Abstract We describe how high-quality intrinsic hydrogenated amorphous silicon (a-Si: H), as well as purely intrinsic single-phase hydrogenated polycrystalline silicon (poly-Si: H), can be obtained by hot-wire chemical vapour deposition (HWCVD). The deposition parameter space for these different thin-film materials has been optimized in the same hot-wire deposition chamber. A review of the earlier work shows how such high-quality films at both ends of the amorphous-crystalline scale have evolved. We incorporated both the amorphous and the polycrystalline silicon films in n-i-p solar cells and thin-film transistors (TFTs). The solar cells, with efficiencies in excess of 3%, confirm the material quality of both the a-Si: H and the poly-Si: H i-layer materials, but more work is needed to improve the interfaces with the doped layers.
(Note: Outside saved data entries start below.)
This design comes from an exercise in tuning for small area and few clock cycles on the open sky130 flow, not from production work.
Where RTL was checked, it was by simulation tests only, not by an equivalence proof against the original.
Only the layout flow was run in run 2; the RTL was not checked for function there.
Power is estimated from default activity; no workload was simulated.

## flow/design.v (module list and top-level ports; edited modules follow where they fit)
// module tdc_fa: 9 lines
// module tdc_ha: 8 lines
// module tdc_pp3: 11 lines
// module tdc_cmp: 8 lines
// module tdc_add: 14 lines
// module tdc_inc: 11 lines
// module tdc_geu: 12 lines
// module tdc_dstep: 12 lines
// module tdc_mul: 1144 lines
// module tdc_calc: 217 lines
module tdc_calc (
    input  wire        clk,
    input  wire        rst,           
    input  wire        cmd_valid,
    output wire        cmd_ready,
    input  wire [1:0]  cmd_op,        
    input  wire [23:0] cmd_s1,        
    input  wire [23:0] cmd_s2,        
    input  wire [31:0] cmd_r,         
    input  wire [20:0] cmd_k_start,   
    input  wire [20:0] cmd_k_stop,    
    output reg         cal_done,
    output reg         cal_pass,
    output wire [31:0] gain,
    output wire [15:0] offset,
    output wire [31:0] m1,
    output wire [31:0] m2,
    output reg         res_done,
    output wire [47:0] value,
    output wire [31:0] vmin,
    output wire [31:0] vmax,
    output wire        order_rev,
    output wire        below_res,
    output wire [15:0] shots,
    output wire [15:0] rev
);
  // ...
==> flow/run.sh <==
#!/bin/bash
# synth_recipe.tcl (not shown) runs the flow's synth.tcl, then flattens the netlist and writes it again
# the make line also repeats each setting of config.mk as NAME=value (left out here)
make -C /OpenROAD-flow-scripts/flow DESIGN_CONFIG=/design/flow/config.mk WORK_HOME=/design/flow/orfs CLKGATE_MAP_FILE= SYNTH_SCRIPT=/design/flow/synth_recipe.tcl finish
==> flow/config.mk <==
export PLATFORM = sky130hd
export DESIGN_NAME = tdc_calc
export DESIGN_NICKNAME = tdc_calc
export VERILOG_FILES = /design/flow/design.v
export SDC_FILE = /design/flow/constraint.sdc
export NUM_CORES = 4
export LEC_CHECK = 0
export CAP_MARGIN = 20
export CELL_PAD_IN_SITES_DETAIL_PLACEMENT = 2
export CELL_PAD_IN_SITES_GLOBAL_PLACEMENT = 2
export CORE_MARGIN = 2
export CORE_UTILIZATION = 30
export SLEW_MARGIN = 20
export SYNTH_HIERARCHICAL = 1
export SYNTH_MINIMUM_KEEP_SIZE = 0
==> flow/constraint.sdc <==
create_clock -name core_clock -period 30.0 [get_ports {clk}]
set_input_delay 6.0000 -clock core_clock [delete_from_list [all_inputs] [get_ports {clk}]]
set_output_delay 6.0000 -clock core_clock [all_outputs]
set_load 0.01 [all_outputs]
==> qor.yml, run 1 <==
power_and_ir_drop:
  clockPowerShare_pct: 16.0
  intPower_uw: 1740
  power.density_nw_per_um2: 73.1
  swShare_pct: 48.3
  total_power_uw: 3360
  top_power_group: "combinational logic"
global_route:
  grt_pass1_vias: 38200
  use_met2_pct: 45.7
  overflow: 0
  grt_use_total_pct: 28.4
routing:
  wl_met1_um: 75300
  vias: 34800
  post-route-drc-count: 0
cells_and_area:
  final_cell_mix: "fa_1, a222oi_1, clkdlybuf4s50_1"
  layout_commonest_cell: "fa_1"
  layoutNonFillerInstCount: 5610
  register_area_sq_um: 6030
  multi_input_area_share_pct: 66.4
  top_register: "acc"
  clk_share_pct: 3.18
sta:
  worst_slack_ns: 4.10
  setup_viol: 0
  fin_crit_sh_pct: 86.3
  fmax_ghz: 0.0386
  min_period_ns: 25.90
logic_synthesis:
  synth_edf_count: 6
  synth_cells: 3521
  synthDistinctLibCells: 62
critical_path:
  crit_end: "acc[56]"
  slowest_delay_ns: 0.52
floorplan:
  die_w_um: 363
  ios: 389
run_status:
  status: "no timing/DRC/antenna violations"
cts:
  ctsResizeCount: 0
  cts_setup_buffers: 0
  clkLatencyLatePin_ns: 0.62
Testbench counts, summed over its fixed seeds: cycles 30,203.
The TFTs made with a-Si: H and poly-Si: H channels show quite similar characteristics, such as a field-effect mobility of 0·5cm2 V−1 s−1, indicating that the channel region has amorphous-like character with a quality similar to that of state-of-the-art plasma-deposited a-Si: H TFTs. However, in contrast with plasma-deposited a-Si: H TFTs, the present HWCVD TFTs show no deterioration upon prolonged voltage bias stressing.